**Task requirements**
Only a number is wanted: how many lines of the entries include the string "from"?

**Entries provided**
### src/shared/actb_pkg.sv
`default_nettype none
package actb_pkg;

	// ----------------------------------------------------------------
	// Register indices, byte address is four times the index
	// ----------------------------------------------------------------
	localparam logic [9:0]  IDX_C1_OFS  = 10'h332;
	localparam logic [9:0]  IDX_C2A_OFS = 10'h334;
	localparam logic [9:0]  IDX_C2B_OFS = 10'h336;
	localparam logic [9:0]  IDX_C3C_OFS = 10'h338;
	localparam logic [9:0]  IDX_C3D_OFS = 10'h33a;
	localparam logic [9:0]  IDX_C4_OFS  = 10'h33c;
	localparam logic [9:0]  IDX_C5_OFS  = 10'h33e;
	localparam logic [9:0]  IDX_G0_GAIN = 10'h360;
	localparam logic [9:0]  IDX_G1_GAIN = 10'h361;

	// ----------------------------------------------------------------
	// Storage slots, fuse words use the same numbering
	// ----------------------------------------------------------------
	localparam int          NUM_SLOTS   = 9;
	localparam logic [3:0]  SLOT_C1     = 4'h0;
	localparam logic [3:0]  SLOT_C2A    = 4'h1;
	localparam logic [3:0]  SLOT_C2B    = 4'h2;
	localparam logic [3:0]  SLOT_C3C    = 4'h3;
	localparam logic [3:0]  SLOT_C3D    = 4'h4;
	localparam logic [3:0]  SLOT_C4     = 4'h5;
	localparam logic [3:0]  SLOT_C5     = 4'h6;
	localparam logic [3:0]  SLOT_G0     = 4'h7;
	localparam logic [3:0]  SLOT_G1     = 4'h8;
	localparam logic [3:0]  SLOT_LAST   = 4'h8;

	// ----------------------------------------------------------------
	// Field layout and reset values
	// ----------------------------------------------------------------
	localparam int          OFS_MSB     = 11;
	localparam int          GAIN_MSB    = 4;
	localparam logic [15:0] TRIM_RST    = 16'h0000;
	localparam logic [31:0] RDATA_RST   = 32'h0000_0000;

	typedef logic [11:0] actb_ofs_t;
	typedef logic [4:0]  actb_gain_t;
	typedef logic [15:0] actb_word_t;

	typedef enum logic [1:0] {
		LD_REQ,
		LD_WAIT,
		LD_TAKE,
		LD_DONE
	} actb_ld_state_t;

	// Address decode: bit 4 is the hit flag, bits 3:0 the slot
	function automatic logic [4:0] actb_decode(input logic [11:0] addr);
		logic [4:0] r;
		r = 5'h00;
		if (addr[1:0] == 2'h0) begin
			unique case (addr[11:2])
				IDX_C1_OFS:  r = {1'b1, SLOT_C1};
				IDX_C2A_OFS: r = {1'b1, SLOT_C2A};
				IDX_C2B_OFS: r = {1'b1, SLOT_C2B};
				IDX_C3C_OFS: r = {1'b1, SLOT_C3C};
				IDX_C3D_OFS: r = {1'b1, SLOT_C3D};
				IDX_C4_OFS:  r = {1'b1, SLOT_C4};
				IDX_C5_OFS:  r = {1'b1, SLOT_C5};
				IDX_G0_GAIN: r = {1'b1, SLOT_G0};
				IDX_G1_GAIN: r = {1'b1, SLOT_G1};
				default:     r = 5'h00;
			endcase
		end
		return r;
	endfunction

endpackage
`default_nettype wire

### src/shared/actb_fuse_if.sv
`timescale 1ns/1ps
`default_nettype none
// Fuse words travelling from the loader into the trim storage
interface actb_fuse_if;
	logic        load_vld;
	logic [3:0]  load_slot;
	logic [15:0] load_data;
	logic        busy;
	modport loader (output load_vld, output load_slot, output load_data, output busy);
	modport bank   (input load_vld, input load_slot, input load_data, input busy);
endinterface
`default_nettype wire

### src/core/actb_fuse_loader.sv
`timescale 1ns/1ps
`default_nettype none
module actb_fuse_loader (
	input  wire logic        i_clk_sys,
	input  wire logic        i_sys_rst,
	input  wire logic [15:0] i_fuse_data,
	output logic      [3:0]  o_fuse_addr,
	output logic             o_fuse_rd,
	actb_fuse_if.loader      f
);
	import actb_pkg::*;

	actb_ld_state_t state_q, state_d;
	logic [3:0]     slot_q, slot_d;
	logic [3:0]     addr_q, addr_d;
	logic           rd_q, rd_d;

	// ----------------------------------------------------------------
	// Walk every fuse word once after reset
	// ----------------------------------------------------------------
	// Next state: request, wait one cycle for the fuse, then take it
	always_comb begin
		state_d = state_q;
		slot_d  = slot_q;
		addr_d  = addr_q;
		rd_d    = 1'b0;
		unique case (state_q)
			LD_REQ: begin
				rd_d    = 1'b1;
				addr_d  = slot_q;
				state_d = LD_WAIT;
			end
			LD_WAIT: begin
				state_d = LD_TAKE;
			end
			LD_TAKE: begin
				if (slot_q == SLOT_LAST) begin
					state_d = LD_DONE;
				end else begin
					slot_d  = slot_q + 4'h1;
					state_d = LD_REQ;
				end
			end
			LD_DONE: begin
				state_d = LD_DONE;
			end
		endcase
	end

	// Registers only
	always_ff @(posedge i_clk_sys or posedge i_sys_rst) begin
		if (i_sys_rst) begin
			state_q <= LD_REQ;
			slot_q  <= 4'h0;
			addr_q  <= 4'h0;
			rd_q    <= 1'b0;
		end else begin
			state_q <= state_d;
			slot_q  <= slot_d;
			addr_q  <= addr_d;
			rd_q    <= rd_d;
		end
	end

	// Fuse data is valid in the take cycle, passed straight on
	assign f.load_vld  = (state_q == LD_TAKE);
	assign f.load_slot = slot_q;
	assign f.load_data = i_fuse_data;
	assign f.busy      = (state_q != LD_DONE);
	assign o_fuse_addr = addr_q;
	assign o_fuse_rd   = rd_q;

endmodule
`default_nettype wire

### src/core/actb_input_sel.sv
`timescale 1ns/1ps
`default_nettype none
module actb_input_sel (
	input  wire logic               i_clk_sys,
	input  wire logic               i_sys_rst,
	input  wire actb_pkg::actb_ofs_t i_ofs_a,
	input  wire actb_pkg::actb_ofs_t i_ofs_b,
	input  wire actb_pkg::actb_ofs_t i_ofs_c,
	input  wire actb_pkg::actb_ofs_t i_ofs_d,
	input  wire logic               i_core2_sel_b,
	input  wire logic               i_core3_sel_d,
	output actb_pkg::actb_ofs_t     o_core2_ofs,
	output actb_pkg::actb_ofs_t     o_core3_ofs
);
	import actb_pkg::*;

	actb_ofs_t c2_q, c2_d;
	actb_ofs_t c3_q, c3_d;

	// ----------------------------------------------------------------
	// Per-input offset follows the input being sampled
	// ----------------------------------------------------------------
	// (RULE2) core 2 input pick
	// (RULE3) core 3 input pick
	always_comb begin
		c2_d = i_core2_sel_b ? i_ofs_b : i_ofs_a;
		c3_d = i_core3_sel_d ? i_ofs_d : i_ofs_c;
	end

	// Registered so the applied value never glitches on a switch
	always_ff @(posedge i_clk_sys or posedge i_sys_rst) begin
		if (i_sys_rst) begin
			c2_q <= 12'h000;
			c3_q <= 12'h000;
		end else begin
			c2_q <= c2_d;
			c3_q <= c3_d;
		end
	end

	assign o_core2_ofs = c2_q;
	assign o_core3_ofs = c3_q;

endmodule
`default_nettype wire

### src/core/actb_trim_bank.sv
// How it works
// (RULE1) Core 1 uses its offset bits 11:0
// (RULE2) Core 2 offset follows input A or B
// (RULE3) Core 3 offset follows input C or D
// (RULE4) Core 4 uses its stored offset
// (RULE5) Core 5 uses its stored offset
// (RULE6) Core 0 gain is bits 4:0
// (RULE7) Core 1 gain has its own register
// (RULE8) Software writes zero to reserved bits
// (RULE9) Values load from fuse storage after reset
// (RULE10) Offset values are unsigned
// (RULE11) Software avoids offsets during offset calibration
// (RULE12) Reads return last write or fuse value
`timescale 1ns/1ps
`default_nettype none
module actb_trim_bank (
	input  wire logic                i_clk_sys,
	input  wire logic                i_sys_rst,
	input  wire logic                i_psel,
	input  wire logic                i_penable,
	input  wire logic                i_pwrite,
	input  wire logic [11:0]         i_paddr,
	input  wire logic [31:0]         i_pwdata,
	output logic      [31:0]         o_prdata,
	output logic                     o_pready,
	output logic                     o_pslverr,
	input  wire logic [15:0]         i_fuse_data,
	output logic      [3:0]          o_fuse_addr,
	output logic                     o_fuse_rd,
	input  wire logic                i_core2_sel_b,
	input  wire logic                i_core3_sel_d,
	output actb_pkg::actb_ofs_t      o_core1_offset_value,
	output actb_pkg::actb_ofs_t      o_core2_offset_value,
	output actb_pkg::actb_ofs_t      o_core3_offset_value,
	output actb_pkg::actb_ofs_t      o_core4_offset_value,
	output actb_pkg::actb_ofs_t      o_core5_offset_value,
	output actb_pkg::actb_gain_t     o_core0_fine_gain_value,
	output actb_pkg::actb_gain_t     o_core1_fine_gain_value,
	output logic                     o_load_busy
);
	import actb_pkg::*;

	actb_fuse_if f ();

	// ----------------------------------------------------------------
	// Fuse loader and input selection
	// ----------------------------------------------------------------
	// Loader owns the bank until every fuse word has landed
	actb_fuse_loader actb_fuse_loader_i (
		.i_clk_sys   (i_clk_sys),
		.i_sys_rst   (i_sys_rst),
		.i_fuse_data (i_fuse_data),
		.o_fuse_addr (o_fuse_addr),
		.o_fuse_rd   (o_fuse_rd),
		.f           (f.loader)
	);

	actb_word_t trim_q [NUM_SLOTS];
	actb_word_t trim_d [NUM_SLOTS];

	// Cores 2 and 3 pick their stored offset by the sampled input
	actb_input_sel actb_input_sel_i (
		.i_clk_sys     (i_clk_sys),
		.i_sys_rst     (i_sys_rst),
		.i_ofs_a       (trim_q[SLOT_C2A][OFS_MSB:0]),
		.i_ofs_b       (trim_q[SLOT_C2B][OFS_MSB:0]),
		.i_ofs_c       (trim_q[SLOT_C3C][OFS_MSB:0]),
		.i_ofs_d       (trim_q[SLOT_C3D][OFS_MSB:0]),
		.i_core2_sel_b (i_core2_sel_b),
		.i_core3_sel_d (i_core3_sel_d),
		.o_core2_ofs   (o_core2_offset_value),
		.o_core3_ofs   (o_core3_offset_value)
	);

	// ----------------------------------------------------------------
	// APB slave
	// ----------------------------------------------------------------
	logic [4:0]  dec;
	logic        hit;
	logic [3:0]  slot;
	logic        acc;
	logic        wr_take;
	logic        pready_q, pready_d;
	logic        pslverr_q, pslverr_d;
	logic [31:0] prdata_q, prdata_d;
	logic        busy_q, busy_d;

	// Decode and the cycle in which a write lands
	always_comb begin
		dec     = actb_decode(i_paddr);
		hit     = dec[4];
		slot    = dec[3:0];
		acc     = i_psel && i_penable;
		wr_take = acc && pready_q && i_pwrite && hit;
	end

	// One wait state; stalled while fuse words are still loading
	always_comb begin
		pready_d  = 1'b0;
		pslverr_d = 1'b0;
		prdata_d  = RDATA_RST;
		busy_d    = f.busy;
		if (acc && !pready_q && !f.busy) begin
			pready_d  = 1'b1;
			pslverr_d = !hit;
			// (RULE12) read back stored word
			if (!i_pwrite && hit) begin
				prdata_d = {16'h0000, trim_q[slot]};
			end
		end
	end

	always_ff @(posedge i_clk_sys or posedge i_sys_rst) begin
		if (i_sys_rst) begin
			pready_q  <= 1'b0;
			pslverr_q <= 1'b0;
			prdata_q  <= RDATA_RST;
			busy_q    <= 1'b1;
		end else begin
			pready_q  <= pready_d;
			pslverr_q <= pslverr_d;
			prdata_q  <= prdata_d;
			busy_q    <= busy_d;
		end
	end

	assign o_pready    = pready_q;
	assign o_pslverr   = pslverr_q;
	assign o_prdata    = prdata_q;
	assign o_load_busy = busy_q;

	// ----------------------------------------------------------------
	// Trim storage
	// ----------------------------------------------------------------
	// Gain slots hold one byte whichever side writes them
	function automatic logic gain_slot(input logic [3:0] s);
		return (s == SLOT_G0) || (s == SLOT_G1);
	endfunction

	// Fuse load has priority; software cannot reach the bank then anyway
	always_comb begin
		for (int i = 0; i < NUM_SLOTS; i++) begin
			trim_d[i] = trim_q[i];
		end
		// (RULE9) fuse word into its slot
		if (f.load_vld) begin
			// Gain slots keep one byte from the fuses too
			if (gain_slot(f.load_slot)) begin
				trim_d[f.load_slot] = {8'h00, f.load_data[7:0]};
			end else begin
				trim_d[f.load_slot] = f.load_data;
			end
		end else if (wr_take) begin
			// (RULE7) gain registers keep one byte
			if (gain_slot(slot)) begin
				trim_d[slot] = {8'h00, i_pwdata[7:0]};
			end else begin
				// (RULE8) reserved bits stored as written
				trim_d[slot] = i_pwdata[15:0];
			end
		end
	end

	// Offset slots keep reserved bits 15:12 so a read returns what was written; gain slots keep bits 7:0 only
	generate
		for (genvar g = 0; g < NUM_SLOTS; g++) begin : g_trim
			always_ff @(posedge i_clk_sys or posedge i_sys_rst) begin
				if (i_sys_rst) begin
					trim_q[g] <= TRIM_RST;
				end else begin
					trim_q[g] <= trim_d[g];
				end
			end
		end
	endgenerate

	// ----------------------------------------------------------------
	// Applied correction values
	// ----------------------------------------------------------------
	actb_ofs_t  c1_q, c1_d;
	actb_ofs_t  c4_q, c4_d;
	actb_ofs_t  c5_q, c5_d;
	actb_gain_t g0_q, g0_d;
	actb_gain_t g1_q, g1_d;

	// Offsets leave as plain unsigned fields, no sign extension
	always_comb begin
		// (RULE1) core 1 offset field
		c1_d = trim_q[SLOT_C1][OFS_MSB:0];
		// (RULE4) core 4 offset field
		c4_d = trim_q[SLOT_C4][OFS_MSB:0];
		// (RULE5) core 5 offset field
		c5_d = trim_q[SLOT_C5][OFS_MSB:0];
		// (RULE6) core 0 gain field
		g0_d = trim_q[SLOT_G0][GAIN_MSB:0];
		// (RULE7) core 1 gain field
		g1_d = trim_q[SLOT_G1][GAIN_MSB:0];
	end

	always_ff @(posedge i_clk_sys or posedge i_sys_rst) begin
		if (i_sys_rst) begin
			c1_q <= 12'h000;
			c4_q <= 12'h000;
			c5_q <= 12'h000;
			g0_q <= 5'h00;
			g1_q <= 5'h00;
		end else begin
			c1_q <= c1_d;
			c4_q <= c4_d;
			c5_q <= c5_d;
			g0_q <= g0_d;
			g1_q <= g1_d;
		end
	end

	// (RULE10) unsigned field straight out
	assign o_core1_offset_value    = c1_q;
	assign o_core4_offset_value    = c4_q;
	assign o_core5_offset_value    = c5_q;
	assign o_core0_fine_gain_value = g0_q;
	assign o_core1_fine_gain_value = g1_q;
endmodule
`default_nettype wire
* * *
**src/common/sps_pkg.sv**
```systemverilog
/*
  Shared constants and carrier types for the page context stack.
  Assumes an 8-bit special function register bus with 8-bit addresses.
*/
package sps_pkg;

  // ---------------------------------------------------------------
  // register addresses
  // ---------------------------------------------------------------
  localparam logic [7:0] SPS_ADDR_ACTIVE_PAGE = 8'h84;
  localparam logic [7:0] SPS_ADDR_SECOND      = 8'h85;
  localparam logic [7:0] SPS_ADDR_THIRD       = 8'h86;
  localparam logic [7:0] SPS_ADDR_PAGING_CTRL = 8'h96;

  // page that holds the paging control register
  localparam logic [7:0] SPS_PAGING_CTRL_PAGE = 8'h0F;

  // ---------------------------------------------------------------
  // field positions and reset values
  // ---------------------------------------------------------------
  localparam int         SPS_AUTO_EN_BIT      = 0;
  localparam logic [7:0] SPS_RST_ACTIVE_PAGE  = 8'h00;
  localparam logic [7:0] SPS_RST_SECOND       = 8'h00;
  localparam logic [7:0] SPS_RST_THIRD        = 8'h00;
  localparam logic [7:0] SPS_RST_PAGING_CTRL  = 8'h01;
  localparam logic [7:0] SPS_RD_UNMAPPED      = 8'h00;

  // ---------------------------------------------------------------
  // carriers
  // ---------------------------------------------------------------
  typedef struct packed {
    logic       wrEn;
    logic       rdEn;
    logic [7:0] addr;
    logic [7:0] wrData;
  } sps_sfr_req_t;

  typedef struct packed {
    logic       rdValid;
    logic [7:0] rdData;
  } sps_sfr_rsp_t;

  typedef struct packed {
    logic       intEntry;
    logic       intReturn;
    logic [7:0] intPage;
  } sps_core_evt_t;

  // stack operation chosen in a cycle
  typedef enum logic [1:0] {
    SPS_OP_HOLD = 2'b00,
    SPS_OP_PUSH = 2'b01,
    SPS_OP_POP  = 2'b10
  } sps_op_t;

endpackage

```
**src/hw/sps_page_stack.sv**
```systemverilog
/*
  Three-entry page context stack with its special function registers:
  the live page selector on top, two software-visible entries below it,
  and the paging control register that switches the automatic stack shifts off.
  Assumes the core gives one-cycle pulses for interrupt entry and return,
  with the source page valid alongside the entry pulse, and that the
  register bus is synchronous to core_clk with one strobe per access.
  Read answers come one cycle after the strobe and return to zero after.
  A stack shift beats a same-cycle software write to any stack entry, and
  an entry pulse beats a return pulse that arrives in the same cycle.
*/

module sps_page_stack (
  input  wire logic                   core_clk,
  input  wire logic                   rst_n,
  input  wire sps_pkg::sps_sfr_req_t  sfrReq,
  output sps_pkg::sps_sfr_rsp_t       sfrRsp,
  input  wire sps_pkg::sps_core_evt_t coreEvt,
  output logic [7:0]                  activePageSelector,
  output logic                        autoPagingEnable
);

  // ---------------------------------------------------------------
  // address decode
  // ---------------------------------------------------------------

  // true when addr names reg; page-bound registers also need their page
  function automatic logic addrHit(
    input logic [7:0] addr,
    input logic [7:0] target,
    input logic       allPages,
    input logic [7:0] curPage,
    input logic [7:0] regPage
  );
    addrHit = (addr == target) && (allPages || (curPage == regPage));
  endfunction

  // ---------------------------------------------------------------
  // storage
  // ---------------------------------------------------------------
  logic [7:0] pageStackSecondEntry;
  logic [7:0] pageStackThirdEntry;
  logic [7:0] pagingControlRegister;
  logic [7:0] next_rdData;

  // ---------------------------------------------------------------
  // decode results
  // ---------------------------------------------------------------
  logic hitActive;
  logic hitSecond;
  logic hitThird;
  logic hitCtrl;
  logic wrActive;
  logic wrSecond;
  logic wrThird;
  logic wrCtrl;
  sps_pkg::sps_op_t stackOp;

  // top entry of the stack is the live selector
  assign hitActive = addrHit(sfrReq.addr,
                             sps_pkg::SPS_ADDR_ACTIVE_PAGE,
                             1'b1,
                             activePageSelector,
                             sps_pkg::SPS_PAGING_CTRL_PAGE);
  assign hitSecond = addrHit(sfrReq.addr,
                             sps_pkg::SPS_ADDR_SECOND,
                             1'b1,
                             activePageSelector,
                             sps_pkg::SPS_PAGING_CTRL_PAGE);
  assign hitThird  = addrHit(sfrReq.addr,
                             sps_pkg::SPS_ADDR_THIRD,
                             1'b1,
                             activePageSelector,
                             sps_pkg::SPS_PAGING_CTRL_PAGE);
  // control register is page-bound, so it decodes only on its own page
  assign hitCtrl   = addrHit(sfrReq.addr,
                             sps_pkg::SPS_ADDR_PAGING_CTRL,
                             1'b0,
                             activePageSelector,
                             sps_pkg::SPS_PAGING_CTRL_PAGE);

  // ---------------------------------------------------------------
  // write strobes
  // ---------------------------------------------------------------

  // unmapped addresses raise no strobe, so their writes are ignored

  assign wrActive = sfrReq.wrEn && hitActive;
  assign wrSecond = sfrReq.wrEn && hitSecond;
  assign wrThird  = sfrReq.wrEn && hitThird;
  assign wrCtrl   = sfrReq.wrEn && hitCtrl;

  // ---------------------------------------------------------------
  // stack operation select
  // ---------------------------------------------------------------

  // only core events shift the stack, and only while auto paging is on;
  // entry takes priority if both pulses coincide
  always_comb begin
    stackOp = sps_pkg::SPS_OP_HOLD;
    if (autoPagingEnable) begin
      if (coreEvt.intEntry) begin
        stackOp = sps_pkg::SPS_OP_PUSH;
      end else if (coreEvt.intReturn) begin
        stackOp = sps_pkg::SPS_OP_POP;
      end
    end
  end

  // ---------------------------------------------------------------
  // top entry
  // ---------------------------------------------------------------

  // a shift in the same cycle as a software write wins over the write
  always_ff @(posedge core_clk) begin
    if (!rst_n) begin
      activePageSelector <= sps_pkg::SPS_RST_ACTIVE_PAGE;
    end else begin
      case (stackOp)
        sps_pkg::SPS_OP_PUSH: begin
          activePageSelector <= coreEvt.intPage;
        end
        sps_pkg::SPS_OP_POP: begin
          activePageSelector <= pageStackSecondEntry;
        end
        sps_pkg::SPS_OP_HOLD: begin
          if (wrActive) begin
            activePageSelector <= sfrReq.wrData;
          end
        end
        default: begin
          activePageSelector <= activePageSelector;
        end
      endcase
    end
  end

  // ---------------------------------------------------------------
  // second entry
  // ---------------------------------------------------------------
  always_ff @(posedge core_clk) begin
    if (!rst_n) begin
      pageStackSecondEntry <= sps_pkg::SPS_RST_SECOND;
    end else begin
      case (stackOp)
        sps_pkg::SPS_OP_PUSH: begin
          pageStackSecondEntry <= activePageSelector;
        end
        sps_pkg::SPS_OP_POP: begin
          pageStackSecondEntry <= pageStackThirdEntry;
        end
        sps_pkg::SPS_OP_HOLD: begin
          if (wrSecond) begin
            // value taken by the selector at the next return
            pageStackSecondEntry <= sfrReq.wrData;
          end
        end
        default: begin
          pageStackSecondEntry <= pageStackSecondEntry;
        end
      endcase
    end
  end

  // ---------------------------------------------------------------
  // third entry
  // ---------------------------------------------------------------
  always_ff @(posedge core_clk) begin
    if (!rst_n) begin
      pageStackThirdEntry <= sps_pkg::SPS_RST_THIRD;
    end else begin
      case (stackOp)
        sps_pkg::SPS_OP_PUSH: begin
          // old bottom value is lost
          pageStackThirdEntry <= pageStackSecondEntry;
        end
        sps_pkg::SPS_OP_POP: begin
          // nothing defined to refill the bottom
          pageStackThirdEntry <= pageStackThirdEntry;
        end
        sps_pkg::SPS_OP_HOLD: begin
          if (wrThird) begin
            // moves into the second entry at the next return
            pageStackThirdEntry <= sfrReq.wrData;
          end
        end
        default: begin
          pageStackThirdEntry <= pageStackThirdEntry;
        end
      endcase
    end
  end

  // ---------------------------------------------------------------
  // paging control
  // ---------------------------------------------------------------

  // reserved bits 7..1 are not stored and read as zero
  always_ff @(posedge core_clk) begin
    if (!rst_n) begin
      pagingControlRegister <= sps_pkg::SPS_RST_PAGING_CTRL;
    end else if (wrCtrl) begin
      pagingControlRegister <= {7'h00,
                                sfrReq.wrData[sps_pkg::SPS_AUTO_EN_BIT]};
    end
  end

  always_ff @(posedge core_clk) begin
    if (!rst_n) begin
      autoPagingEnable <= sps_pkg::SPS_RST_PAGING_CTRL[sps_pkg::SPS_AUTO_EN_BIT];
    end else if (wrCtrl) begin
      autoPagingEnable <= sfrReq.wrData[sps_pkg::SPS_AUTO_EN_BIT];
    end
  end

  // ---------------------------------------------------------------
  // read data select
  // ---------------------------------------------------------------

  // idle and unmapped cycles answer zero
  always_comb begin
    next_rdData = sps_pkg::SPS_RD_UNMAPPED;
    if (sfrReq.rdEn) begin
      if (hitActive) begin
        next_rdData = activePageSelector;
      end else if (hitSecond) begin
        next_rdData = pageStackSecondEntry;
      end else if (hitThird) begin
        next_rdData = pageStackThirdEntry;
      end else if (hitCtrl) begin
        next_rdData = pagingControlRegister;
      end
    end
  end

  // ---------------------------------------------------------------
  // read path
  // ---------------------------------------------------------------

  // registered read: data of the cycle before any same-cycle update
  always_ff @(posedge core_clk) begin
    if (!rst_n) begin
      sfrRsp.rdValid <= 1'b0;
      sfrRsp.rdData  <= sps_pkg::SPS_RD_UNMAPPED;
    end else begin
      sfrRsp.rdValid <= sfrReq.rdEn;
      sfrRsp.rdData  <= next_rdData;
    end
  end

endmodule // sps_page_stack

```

**Result of the exercise**
3